本申请的目的是提供一种电子设备屏幕区域瑕疵检测方法与设备。与现有技术相比,本申请通过获取电子设备的包含屏幕区域的外观图像;提取所述外观图像中的屏幕区域图像;将屏幕区域图像输入训练结束后的FPN网络结合backbone网络的模型;从所述FPN网络结合backbone网络的模型接收输出的电子设备的屏幕区域图像的瑕疵检测结果,所述瑕疵检测结果包括:电子设备的屏幕区域的瑕疵种类、瑕疵在电子设备的屏幕区域中的位置和瑕疵检测结果的置信度,能够准确地识别二手电子设备如手机的屏幕区域的瑕疵差异。

Description

一种电子设备屏幕区域瑕疵检测方法与设备 技术领域
本申请涉及计算机技术领域,尤其涉及一种电子设备屏幕区域瑕疵检测方法与设备。
背景技术
由于基于传统图像处理方式在很大程度上依赖于阈值的选取,而二手电子设备如手机等的屏幕区域由于在成色、外观、老化程度等各个方面都有不同程度的差异,故很难给出确定的阈值,因此基于传统图像处理方式的在本屏幕区域瑕疵检测中不适用。
发明内容
本申请的目的是提供一种电子设备屏幕区域瑕疵检测方法与设备。
根据本申请的一个方面,提供了一种电子设备屏幕区域瑕疵检测方法,所述方法包括:
获取电子设备的包含屏幕区域的外观图像;
提取所述外观图像中的屏幕区域图像;
将屏幕区域图像输入训练结束后的FPN网络结合backbone网络的模型;
从所述FPN网络结合backbone网络的模型接收输出的电子设备的屏幕区域图像的瑕疵检测结果,所述瑕疵检测结果包括:电子设备的屏幕区域的瑕疵种类、瑕疵在电子设备的屏幕区域中的位置和瑕疵检测结果的置信度。

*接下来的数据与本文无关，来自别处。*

==> run M: inputs <==
==> flow/design.v <==
module FIR_low_pass_filter(
	input clk,
	input rst,
	input [7:0]FIR_IN,
	output reg [16:0]FIR_OUT
);
reg[7:0] delay_pipeline1;
reg[7:0] delay_pipeline2;
reg[7:0] delay_pipeline3;
reg[7:0] delay_pipeline4;
reg[7:0] delay_pipeline5;
reg[7:0] delay_pipeline6;
reg[7:0] delay_pipeline7;
reg[7:0] delay_pipeline8;
reg[7:0] delay_pipeline9;
wire[7:0] coeff1 = 8'd7;	 
wire[7:0] coeff2 = 8'd5;
wire[7:0] coeff3 = 8'd51;
wire[7:0] coeff4 = 8'd135;
wire[7:0] coeff5 = 8'd179;
wire[7:0] coeff6 = 8'd135;
wire[7:0] coeff7 = 8'd51;
wire[7:0] coeff8 = 8'd5;
wire[7:0] coeff9 = 8'd7;
reg signed [16:0] multi_data1 ; 
reg signed [16:0] multi_data2 ;
reg signed [16:0] multi_data3 ;
reg signed [16:0] multi_data4 ;
reg signed [16:0] multi_data5 ;
reg signed [16:0] multi_data6 ;
reg signed [16:0] multi_data7 ;
reg signed [16:0] multi_data8 ;
reg signed [16:0] multi_data9 ;
always@(posedge clk or negedge rst)
if(!rst)
begin
	delay_pipeline1 <= 8'b0 ;
	delay_pipeline2 <= 8'b0 ;
	delay_pipeline3 <= 8'b0 ;
	delay_pipeline4 <= 8'b0 ;
	delay_pipeline5 <= 8'b0 ;
	delay_pipeline6 <= 8'b0 ;
	delay_pipeline7 <= 8'b0 ;
	delay_pipeline8 <= 8'b0 ;
	delay_pipeline9 <= 8'b0 ;
end
else
begin
	delay_pipeline1 <= FIR_IN;
	delay_pipeline2 <= delay_pipeline1 ;
	delay_pipeline3 <= delay_pipeline2 ;
	delay_pipeline4 <= delay_pipeline3 ;
	delay_pipeline5 <= delay_pipeline4 ;
	delay_pipeline6 <= delay_pipeline5 ;
	delay_pipeline7 <= delay_pipeline6 ;
	delay_pipeline8 <= delay_pipeline7 ;
	delay_pipeline9 <= delay_pipeline8 ;
end
always@(posedge clk or negedge rst)  
	if(!rst)
		multi_data1 <= 17'b0 ;
	else
		multi_data1 <= delay_pipeline1*coeff1 ;
always@(posedge clk or negedge rst)  
	if(!rst)
		multi_data2 <= 17'b0 ;
	else
		multi_data2 <= delay_pipeline2*coeff2 ;
always@(posedge clk or negedge rst)  
	if(!rst)
		multi_data3 <= 17'b0 ;
	else
		multi_data3 <= delay_pipeline3*coeff3 ;
always@(posedge clk or negedge rst)  
	if(!rst)
		multi_data4 <= 17'b0 ;
	else
		multi_data4 <= delay_pipeline4*coeff4 ;
always@(posedge clk or negedge rst)  
	if(!rst)
		multi_data5 <= 17'b0 ;
	else
		multi_data5 <= delay_pipeline5*coeff5 ;
always@(posedge clk or negedge rst)  
	if(!rst)
		multi_data6 <= 17'b0 ;
	else
		multi_data6 <= delay_pipeline6*coeff6 ;
always@(posedge clk or negedge rst)  
	if(!rst)
		multi_data7 <= 17'b0 ;
	else
		multi_data7 <= delay_pipeline7*coeff7 ;
always@(posedge clk or negedge rst)  
	if(!rst)
		multi_data8 <= 17'b0 ;
	else
		multi_data8 <= delay_pipeline8*coeff8 ;
always@(posedge clk or negedge rst)  
	if(!rst)
		multi_data9 <= 17'b0 ;
	else
		multi_data9 <= delay_pipeline9*coeff9 ;
always@(posedge clk or negedge rst)
	if(!rst)
		FIR_OUT <= 16'b0 ;
	else
		FIR_OUT <= multi_data1 + multi_data2 + multi_data3 + multi_data4 +multi_data5 + multi_data6 + multi_data7 + multi_data8 + multi_data9 ;
endmodule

进一步地,其特征在于,所述提取所述外观图像中的屏幕区域图像包括:
统计所述外观图像的图片颜色直方图;
基于所述图片颜色直方图对图像上的所有像素值做聚类,确定多个聚类区域;
判断每个聚类区域的邻域,统计最大的连通域作为所述电子设备的屏幕区域;
提取所述电子设备的屏幕区域。
进一步地,所述提取所述电子设备的屏幕区域包括:
基于opencv实现的方式,计算所述屏幕区域的最小外接矩形,以提取所述屏幕区域。
进一步地,其特征在于,所述基于所述图片颜色直方图对图像上的所有像素值做聚类,确定多个聚类区域包括:
基于所述图片颜色直方图确定聚类中心;
基于图像上的所有像素值与所述聚类中心的关系,确定聚类区域。
进一步地,所述聚类中心通过颜色直方图中所有像素的中位数来确定。
进一步地,其特征在于,所述判断每个聚类区域的邻域,统计最大的连通域作为所述电子设备的屏幕区域包括:
判断每个区域的8邻域,将小于像素阈值的邻域确定为同一连通域;
将具有最大连通域的区域确定为所述电子设备的屏幕区域。
进一步地,其中,所述backbone网络的前2层采用res结构,网络的后2层采用inception结构。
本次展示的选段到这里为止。